Your task: Look for the word "input" in the entries below, then copy every line that has it.

(Stored entries)
────

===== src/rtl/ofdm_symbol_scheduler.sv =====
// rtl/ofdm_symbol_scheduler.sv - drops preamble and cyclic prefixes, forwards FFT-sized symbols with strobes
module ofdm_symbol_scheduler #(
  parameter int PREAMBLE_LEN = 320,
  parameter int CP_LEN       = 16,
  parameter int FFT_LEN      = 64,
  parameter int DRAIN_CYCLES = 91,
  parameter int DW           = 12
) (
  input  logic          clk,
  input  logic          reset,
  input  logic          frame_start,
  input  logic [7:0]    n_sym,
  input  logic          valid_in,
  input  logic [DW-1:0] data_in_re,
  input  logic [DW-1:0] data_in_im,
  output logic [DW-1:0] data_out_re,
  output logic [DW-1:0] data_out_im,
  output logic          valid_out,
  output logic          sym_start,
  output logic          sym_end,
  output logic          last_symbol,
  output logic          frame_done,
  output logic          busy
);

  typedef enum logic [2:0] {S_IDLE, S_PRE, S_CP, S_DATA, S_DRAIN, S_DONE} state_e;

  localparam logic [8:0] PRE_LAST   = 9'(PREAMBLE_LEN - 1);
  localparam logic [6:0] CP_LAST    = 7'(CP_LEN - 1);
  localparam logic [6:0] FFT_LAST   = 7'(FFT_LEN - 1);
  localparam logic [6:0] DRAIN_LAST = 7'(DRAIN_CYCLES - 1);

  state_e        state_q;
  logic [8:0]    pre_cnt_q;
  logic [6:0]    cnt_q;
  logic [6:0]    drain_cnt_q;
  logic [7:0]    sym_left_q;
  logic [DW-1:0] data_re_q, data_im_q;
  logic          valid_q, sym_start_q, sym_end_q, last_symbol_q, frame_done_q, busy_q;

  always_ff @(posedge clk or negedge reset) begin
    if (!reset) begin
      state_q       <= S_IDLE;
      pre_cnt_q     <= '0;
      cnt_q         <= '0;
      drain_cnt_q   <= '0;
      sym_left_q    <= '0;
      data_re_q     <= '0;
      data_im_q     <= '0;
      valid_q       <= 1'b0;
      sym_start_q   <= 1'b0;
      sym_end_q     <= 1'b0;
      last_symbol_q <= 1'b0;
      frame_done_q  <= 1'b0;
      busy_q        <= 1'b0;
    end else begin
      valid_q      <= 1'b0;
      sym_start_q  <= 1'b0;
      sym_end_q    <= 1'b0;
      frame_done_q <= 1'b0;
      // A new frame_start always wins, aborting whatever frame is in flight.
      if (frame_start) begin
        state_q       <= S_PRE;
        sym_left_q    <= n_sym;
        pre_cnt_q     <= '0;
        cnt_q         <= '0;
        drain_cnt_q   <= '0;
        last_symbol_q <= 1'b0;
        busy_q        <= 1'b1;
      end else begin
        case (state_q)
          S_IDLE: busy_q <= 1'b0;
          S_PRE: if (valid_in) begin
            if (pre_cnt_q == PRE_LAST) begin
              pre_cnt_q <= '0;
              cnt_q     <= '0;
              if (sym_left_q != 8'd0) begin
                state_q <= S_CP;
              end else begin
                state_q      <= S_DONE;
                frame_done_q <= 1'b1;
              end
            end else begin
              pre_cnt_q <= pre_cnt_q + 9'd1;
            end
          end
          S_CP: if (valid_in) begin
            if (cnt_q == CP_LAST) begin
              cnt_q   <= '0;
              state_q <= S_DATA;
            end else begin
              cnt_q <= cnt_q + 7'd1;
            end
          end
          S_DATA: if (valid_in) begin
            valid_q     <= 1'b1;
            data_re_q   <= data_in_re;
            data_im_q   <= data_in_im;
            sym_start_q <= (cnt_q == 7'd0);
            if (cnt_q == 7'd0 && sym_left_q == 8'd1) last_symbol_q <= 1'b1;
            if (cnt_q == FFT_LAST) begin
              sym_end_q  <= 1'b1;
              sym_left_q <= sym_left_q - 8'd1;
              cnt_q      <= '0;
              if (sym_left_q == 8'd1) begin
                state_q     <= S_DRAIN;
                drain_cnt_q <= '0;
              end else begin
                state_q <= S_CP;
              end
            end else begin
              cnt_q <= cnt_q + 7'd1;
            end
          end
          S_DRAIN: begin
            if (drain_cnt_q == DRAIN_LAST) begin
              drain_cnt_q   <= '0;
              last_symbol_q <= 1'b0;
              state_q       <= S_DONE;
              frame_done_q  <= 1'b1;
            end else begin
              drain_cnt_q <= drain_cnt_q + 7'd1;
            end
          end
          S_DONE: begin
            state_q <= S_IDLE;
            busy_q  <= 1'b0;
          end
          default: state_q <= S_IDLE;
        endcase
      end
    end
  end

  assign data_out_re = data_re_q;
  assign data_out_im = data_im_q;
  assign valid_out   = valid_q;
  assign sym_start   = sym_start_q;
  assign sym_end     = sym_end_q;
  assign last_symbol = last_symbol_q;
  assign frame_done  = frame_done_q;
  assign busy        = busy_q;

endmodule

────

Output for this task:
  input  logic          clk,
  input  logic          reset,
  input  logic          frame_start,
  input  logic [7:0]    n_sym,
  input  logic          valid_in,
  input  logic [DW-1:0] data_in_re,
  input  logic [DW-1:0] data_in_im,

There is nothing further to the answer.